What is it that makes you think they are defined differently?

 

[Sorcerer]

It's the same $v$ in both relations: $p=\gamma mv$ and $\gamma=\frac{1}{\sqrt{1-(v/c)^2}}$

What is it that makes you think they are defined differently?

Is there not a case where two coordinate systems S and S' move with respect to each other with their x-axes coinciding at speed v, who both watch an object move with speed u in S and u' in S'?

In that case. wouldn't you have γ(v) for the speed between the two systems S and S' and then γ(u) and γ(u') for what observers at rest in S and S' measure for the moving object?

 

[Herman Trivilino]

Is there not a case where two coordinate systems S and S' move with respect to each other with their x-axes coinciding at speed v, who both watch an object move with speed u in S and u' in S'?

Yes, but the case being discussed here is not one of them.

 

[Sorcerer]

Yes, but the case being discussed here is not one of them.

Oh, sorry, I thought you were talking generally. Honestly I've imbibed a bit too much of a certain magical brain cell killing Sorerer's potion tonight.

 

[Phillipdanbury]

Is there not a case where two coordinate systems S and S' move with respect to each other with their x-axes coinciding at speed v, who both watch an object move with speed u in S and u' in S'?

In that case. wouldn't you have γ(v) for the speed between the two systems S and S' and then γ(u) and γ(u') for what observers at rest in S and S' measure for the moving object?

Yes, but the case being discussed here is not one of them.

Well yes actually, that is exactly the type of example I was thinking. In my case above, I don't see why the velocities must be the same. Is my case special in some other way that I'm not seeing?

The gamma factor is not associated to any inertial frame. It is an integral part of the relativistic definition of momentum.

I don't really know what this means. I'm 5 weeks through my first course in non-classical physics.

 

[Ibix]

The point is that only one frame is being considered here, the one in which the particle is moving at $v$ and has momentum $\gamma mv$. You don't need any other frame, so it's not clear to me why you think there's a second one or how you intend to use it.

 

[Sorcerer]

Well yes actually, that is exactly the type of example I was thinking. In my case above, I don't see why the velocities must be the same. Is my case special in some other way that I'm not seeing?
I don't really know what this means. I'm 5 weeks through my first course in non-classical physics.

Your case, IMHO, is like choosing to do a free body diagram of a box being dragged in which the coordinates you choose have axes that are not parallel to any force involved or any direction of motion.
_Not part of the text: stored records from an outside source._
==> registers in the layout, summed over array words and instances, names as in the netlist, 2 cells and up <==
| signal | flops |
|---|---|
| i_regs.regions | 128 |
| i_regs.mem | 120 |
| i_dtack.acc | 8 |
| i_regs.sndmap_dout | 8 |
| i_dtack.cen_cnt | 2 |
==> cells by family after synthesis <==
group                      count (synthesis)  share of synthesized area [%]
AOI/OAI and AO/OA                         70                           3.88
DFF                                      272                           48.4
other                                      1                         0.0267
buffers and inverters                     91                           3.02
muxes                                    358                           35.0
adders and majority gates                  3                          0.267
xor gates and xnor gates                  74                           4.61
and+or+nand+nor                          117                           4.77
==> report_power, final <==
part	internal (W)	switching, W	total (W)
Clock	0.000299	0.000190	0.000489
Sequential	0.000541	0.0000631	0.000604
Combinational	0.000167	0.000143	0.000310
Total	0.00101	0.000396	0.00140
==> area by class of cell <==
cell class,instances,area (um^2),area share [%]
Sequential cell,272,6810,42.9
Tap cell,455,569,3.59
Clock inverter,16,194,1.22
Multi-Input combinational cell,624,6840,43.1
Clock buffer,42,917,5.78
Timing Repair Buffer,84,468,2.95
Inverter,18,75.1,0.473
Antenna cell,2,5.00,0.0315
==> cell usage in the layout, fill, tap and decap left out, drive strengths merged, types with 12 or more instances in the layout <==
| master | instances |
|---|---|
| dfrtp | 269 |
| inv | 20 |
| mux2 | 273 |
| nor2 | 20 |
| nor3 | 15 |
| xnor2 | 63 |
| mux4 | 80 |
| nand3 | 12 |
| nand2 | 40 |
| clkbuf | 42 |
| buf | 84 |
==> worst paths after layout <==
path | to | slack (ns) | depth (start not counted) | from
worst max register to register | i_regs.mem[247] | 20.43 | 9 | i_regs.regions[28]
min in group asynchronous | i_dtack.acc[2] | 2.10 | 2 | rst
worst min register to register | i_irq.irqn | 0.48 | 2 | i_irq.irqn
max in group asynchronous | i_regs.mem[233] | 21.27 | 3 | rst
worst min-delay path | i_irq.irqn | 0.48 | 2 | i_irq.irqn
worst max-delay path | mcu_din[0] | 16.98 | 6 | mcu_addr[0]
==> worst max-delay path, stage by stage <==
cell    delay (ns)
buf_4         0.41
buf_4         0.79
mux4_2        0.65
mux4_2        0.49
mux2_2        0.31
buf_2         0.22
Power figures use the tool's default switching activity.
**src/verilog/uartRxPkg.sv**
```systemverilog
/* UART receive path shared definitions
   APB register map, status bit positions, self-test pattern and FSM states */
package uartRxPkg;

        ////////////////////////////////////////
        // APB register offsets
        localparam logic [11:0] ADDR_DATA   = 12'h000;      // Head of receive FIFO
        localparam logic [11:0] ADDR_STATUS = 12'h004;      // Flags and self-test result
        localparam logic [11:0] ADDR_CTRL   = 12'h008;      // Bit 0 starts self-test

        // Status word bit positions
        localparam int ST_EMPTY    = 0;
        localparam int ST_HALF     = 1;
        localparam int ST_FULL     = 2;
        localparam int ST_OVF      = 3;
        localparam int ST_FRAMEERR = 4;         // Sticky, cleared by STATUS read
        localparam int ST_BISTBUSY = 5;
        localparam int ST_BISTPASS = 6;
        localparam int ST_BISTDONE = 7;

        ////////////////////////////////////////
        // Self-test pattern, alternating and nibble edges
        localparam int BIST_LEN = 4;
        localparam logic [7:0] BIST_PATTERN [BIST_LEN] = '{8'h55, 8'hAA, 8'h0F, 8'hF0};

        typedef enum logic [1:0] {RX_IDLE, RX_START, RX_DATA, RX_STOP} rxState_t;
        typedef enum logic [1:0] {BIST_IDLE, BIST_SEND, BIST_WAIT, BIST_DONE} bistState_t;

endpackage

```
**src/verilog/fifoPortIf.sv**
```systemverilog
/* FIFO read and status port
   Joins the receive FIFO head and flags to the register block */
`timescale 1ns/1ps
interface fifoPortIf #(
        parameter int dataBits = 8
);
        logic [dataBits-1:0] rdData;    // Head entry, combinational
        logic pop;                      // Removes the head at the clock edge
        logic empty;
        logic halfFull;
        logic full;
        logic overflow;                 // Push dropped since last pop

        modport fifo (output rdData, empty, halfFull, full, overflow, input pop);
        modport regs (input rdData, empty, halfFull, full, overflow, output pop);

endinterface

```
**src/verilog/uartRx.sv**
```systemverilog
/* UART serial receiver
   Synchronizes the line, samples mid-bit LSB first, flags bad stop bits */
`timescale 1ns/1ps
module uartRx #(
        parameter int dataBits = 8,
        parameter int clksPerBit = 16
) (
        input logic clk,
        input logic rst,
        input logic rxIn,
        output logic [dataBits-1:0] rxData,
        output logic rxValid,
        output logic frameErr
);
        import uartRxPkg::*;

        localparam int cntW = $clog2(clksPerBit);
        localparam int idxW = $clog2(dataBits);

        logic [1:0] rxSync;             // Two-flop synchronizer
        logic rxLast;                   // Previous synchronized level
        logic rxBit;
        logic bitEnd;                   // Last clock of a bit period
        logic [cntW-1:0] clkCnt;
        logic [idxW-1:0] bitIdx;
        logic [dataBits-1:0] shiftReg;
        rxState_t state;

        assign rxBit = rxSync[1];
        assign rxData = shiftReg;
        assign bitEnd = (clkCnt == cntW'(clksPerBit - 1));

        always_ff @(posedge clk or posedge rst) begin
                if (rst) begin
                        rxSync <= 2'b11;                // Line idles high
                        rxLast <= 1'b1;
                end else begin
                        rxSync <= {rxSync[0], rxIn};
                        rxLast <= rxBit;
                end
        end

        ////////////////////////////////////////
        // Frame FSM
        always_ff @(posedge clk or posedge rst) begin
                if (rst) begin
                        state <= RX_IDLE;
                        clkCnt <= '0;
                        bitIdx <= '0;
                        rxValid <= 1'b0;
                        frameErr <= 1'b0;
                end else begin
                        rxValid <= 1'b0;                // One-cycle pulses
                        frameErr <= 1'b0;
                        clkCnt <= clkCnt + 1'b1;
                        case (state)
                        RX_IDLE: begin
                                clkCnt <= '0;
                                if (rxLast && !rxBit)
                                        state <= RX_START;      // Falling edge of start bit
                        end
                        RX_START: if (clkCnt == cntW'(clksPerBit / 2 - 1)) begin
                                clkCnt <= '0;
                                bitIdx <= '0;
                                // High again at mid start bit is a glitch
                                state <= rxBit ? RX_IDLE : RX_DATA;
                        end
                        RX_DATA: if (bitEnd) begin
                                clkCnt <= '0;
                                bitIdx <= bitIdx + 1'b1;
                                if (bitIdx == idxW'(dataBits - 1))
                                        state <= RX_STOP;
                        end
                        RX_STOP: if (bitEnd) begin
                                clkCnt <= '0;
                                rxValid <= rxBit;               // Good stop bit
                                frameErr <= !rxBit;             // Byte is discarded
                                state <= RX_IDLE;
                        end
                        endcase
                end
        end

        // Data shift register, LSB arrives first
        always_ff @(posedge clk) begin
                if (state == RX_DATA && bitEnd)
                        shiftReg <= {rxBit, shiftReg[dataBits-1:1]};
        end

endmodule

```
**src/verilog/rxFifo.sv**
```systemverilog
/* Receive FIFO
   Circular buffer with empty, half-full, full and overflow flags; frozen in BIST */
`timescale 1ns/1ps
module rxFifo #(
        parameter int dataBits = 8,
        parameter int fifoWidth = 4
) (
        input logic clk,
        input logic rst,
        input logic [dataBits-1:0] pushData,
        input logic push,
        input logic freeze,
        fifoPortIf.fifo port
);
        localparam int depth = 2 ** fifoWidth;

        logic [dataBits-1:0] mem [depth];
        logic [fifoWidth-1:0] wrPtr;
        logic [fifoWidth-1:0] rdPtr;
        logic [fifoWidth:0] count;              // One extra bit to hold depth
        logic [fifoWidth:0] countNext;
        logic doPush;
        logic doPop;
        logic dropped;

        // Pop needs data, push needs room unless a pop frees a slot
        assign doPop = port.pop && !freeze && (count != '0);
        assign doPush = push && !freeze && ((count != (fifoWidth + 1)'(depth)) || doPop);
        assign dropped = push && !freeze && !doPush;
        assign countNext = count + (fifoWidth + 1)'(doPush) - (fifoWidth + 1)'(doPop);

        assign port.rdData = mem[rdPtr];        // Head shows through

        ////////////////////////////////////////
        // Pointers, count and registered flags
        always_ff @(posedge clk or posedge rst) begin
                if (rst) begin
                        wrPtr <= '0;
                        rdPtr <= '0;
                        count <= '0;
                        port.empty <= 1'b1;
                        port.halfFull <= 1'b0;
                        port.full <= 1'b0;
                        port.overflow <= 1'b0;
                end else if (!freeze) begin     // Everything holds in BIST
                        if (doPush)
                                wrPtr <= wrPtr + 1'b1;
                        if (doPop)
                                rdPtr <= rdPtr + 1'b1;
                        count <= countNext;
                        port.empty <= (countNext == '0);
                        port.halfFull <= (countNext >= (fifoWidth + 1)'(depth / 2));
                        port.full <= (countNext == (fifoWidth + 1)'(depth));
                        if (dropped)
                                port.overflow <= 1'b1;          // Byte lost
                        else if (doPop)
                                port.overflow <= 1'b0;          // Reader caught up
                end
        end

        // Storage
        always_ff @(posedge clk) begin
                if (doPush)
                        mem[wrPtr] <= pushData;
        end

endmodule

```
**src/verilog/fifoBist.sv**
```systemverilog
/* Receive path self-test
   Serializes a fixed byte pattern into the receiver and checks each decoded byte */
`timescale 1ns/1ps
module fifoBist #(
        parameter int clksPerBit = 16
) (
        input logic clk,
        input logic rst,
        input logic start,
        input logic [7:0] rxData,
        input logic rxValid,
        input logic frameErr,
        output logic txd,
        output logic active,
        output logic done,
        output logic pass
);
        import uartRxPkg::*;

        localparam int cntW = $clog2(clksPerBit);
        localparam int idxW = $clog2(BIST_LEN);
        localparam int timeout = 20 * clksPerBit;       // Two frame times
        localparam int tmrW = $clog2(timeout + 1);

        bistState_t state;
        logic [cntW-1:0] clkCnt;
        logic [3:0] bitCnt;             // Start, 8 data, stop
        logic [idxW-1:0] byteIdx;
        logic [tmrW-1:0] timer;
        logic got;                      // Receiver answered for this byte
        logic [9:0] frame;

        assign frame = {1'b1, BIST_PATTERN[byteIdx], 1'b0};
        assign txd = (state == BIST_SEND) ? frame[bitCnt] : 1'b1;       // Idle high

        always_ff @(posedge clk or posedge rst) begin
                if (rst) begin
                        state <= BIST_IDLE;
                        active <= 1'b0;
                        done <= 1'b0;
                        pass <= 1'b0;
                        clkCnt <= '0;
                        bitCnt <= '0;
                        byteIdx <= '0;
                        timer <= '0;
                        got <= 1'b0;
                end else begin
                        case (state)
                        BIST_IDLE, BIST_DONE: if (start) begin
                                state <= BIST_SEND;
                                active <= 1'b1;
                                done <= 1'b0;
                                pass <= 1'b1;           // Cleared by any failure
                                clkCnt <= '0;
                                bitCnt <= '0;
                                byteIdx <= '0;
                                got <= 1'b0;
                        end
                        BIST_SEND: begin
                                clkCnt <= clkCnt + 1'b1;
                                if (clkCnt == cntW'(clksPerBit - 1)) begin
                                        clkCnt <= '0;
                                        bitCnt <= bitCnt + 1'b1;
                                        if (bitCnt == 4'd9) begin       // Stop bit sent
                                                state <= BIST_WAIT;
                                                timer <= '0;
                                        end
                                end
                        end
                        BIST_WAIT: begin
                                timer <= timer + 1'b1;
                                if (got || timer == tmrW'(timeout)) begin
                                        if (!got)
                                                pass <= 1'b0;           // Timed out
                                        got <= 1'b0;
                                        bitCnt <= '0;
                                        byteIdx <= byteIdx + 1'b1;
                                        state <= BIST_SEND;
                                        if (byteIdx == idxW'(BIST_LEN - 1)) begin
                                                state <= BIST_DONE;
                                                active <= 1'b0;
                                                done <= 1'b1;
                                        end
                                end
                        end
                        endcase
                        // Decoded byte usually lands during our own stop bit
                        if (active && (rxValid || frameErr)) begin
                                got <= 1'b1;
                                if (frameErr || rxData != BIST_PATTERN[byteIdx])
                                        pass <= 1'b0;
                        end
                end
        end

endmodule

```
**src/verilog/apbRegs.sv**
```systemverilog
/* APB register block
   DATA pops the receive FIFO, STATUS reports flags, CTRL starts self-test */
`timescale 1ns/1ps
module apbRegs #(
        parameter int dataBits = 8
) (
        input logic clk,
        input logic rst,
        input logic psel,
        input logic penable,
        input logic pwrite,
        input logic [11:0] paddr,
        input logic [31:0] pwdata,
        output logic [31:0] prdata,
        output logic pready,
        output logic pslverr,
        fifoPortIf.regs port,
        input logic frameErr,
        input logic bistActive,
        input logic bistDone,
        input logic bistPass,
        output logic bistStart
);
        import uartRxPkg::*;

        logic access;                   // APB access phase
        logic rdAccess;
        logic mapped;
        logic frameErrSticky;
        logic [dataBits-1:0] headData;
        logic [7:0] status;

        assign access = psel && penable;
        assign rdAccess = access && !pwrite;
        assign mapped = paddr inside {ADDR_DATA, ADDR_STATUS, ADDR_CTRL};
        assign pready = 1'b1;                           // No wait states
        assign pslverr = access && !mapped;
        assign headData = port.empty ? '0 : port.rdData;        // Empty reads 0
        assign port.pop = rdAccess && (paddr == ADDR_DATA) && !port.empty;
        assign bistStart = access && pwrite && (paddr == ADDR_CTRL) && pwdata[0]
                           && !bistActive;

        ////////////////////////////////////////
        // Read path
        always_comb begin
                status = '0;
                status[ST_EMPTY] = port.empty;
                status[ST_HALF] = port.halfFull;
                status[ST_FULL] = port.full;
                status[ST_OVF] = port.overflow;
                status[ST_FRAMEERR] = frameErrSticky;
                status[ST_BISTBUSY] = bistActive;
                status[ST_BISTPASS] = bistPass;
                status[ST_BISTDONE] = bistDone;
        end

        always_comb begin
                prdata = '0;
                if (rdAccess) begin
                        case (paddr)
                        ADDR_DATA:   prdata = 32'(headData);
                        ADDR_STATUS: prdata = 32'(status);
                        ADDR_CTRL:   prdata = 32'(bistActive);
                        default:     prdata = '0;
                        endcase
                end
        end

        // Sticky frame error, a new error wins over the clearing read
        always_ff @(posedge clk or posedge rst) begin
                if (rst)
                        frameErrSticky <= 1'b0;
                else if (frameErr && !bistActive)       // Self-test frames not reported
                        frameErrSticky <= 1'b1;
                else if (rdAccess && paddr == ADDR_STATUS)
                        frameErrSticky <= 1'b0;
        end

endmodule

```
**src/verilog/uartRxTop.sv**
```systemverilog
/* UART receive path top level
   Receiver, self-test input mux, receive FIFO, self-test engine and APB registers */
`timescale 1ns/1ps
module uartRxTop #(
        parameter int dataBits = 8,
        parameter int fifoWidth = 4,
        parameter int clksPerBit = 16
) (
        input logic clk,
        input logic rst,
        input logic rxd,
        input logic psel,
        input logic penable,
        input logic pwrite,
        input logic [11:0] paddr,
        input logic [31:0] pwdata,
        output logic [31:0] prdata,
        output logic pready,
        output logic pslverr
);
        logic rxIn;
        logic [dataBits-1:0] rxData;
        logic rxValid;
        logic frameErr;
        logic bistTxd;
        logic bistActive;
        logic bistDone;
        logic bistPass;
        logic bistStart;

        fifoPortIf #(.dataBits(dataBits)) fifoPort ();

        assign rxIn = bistActive ? bistTxd : rxd;       // Loop back pattern in self-test

        uartRx #(.dataBits(dataBits), .clksPerBit(clksPerBit)) uartRx_inst (
                .clk(clk), .rst(rst), .rxIn(rxIn),
                .rxData(rxData), .rxValid(rxValid), .frameErr(frameErr));

        rxFifo #(.dataBits(dataBits), .fifoWidth(fifoWidth)) rxFifo_inst (
                .clk(clk), .rst(rst), .pushData(rxData), .push(rxValid),
                .freeze(bistActive), .port(fifoPort.fifo));

        fifoBist #(.clksPerBit(clksPerBit)) fifoBist_inst (
                .clk(clk), .rst(rst), .start(bistStart), .rxData(rxData),
                .rxValid(rxValid), .frameErr(frameErr), .txd(bistTxd),
                .active(bistActive), .done(bistDone), .pass(bistPass));

        apbRegs #(.dataBits(dataBits)) apbRegs_inst (
                .clk(clk), .rst(rst), .psel(psel), .penable(penable), .pwrite(pwrite),
                .paddr(paddr), .pwdata(pwdata), .prdata(prdata), .pready(pready),
                .pslverr(pslverr), .port(fifoPort.regs), .frameErr(frameErr),
                .bistActive(bistActive), .bistDone(bistDone), .bistPass(bistPass),
                .bistStart(bistStart));

endmodule

```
What I mean is, why not just choose your moving reference frame so that γ(v) = γ(u)?

Of course if you have more objects involved you can’t do that, but for the derivation in question it seems simpler.

 

[Herman Trivilino]

Well yes actually, that is exactly the type of example I was thinking. In my case above, I don't see why the velocities must be the same. Is my case special in some other way that I'm not seeing?

One frame of reference is the rest frame of the laboratory. In this frame the speed of the particle is $v$.

Another frame of reference is the rest frame of the particle. This frame moves with (the same) speed $v$ relative to the laboratory.

 

[Herman Trivilino]

I thought perhaps they are the same because we assume that the velocity vector is the reference frame.

Huhh? A velocity vector can't be a reference frame.

In other words, we are traveling on the back of the particle moving at velocity v. Is there a simpler way to think about the problem?

The rest frame of the particle is the frame of reference in which the particle is at rest. That particle can be located anywhere in that reference frame. If you are also at rest in that reference frame then you are traveling along with the particle, but that doesn't tell you where you are relative to the particle, just that the particle maintains its position relative to you.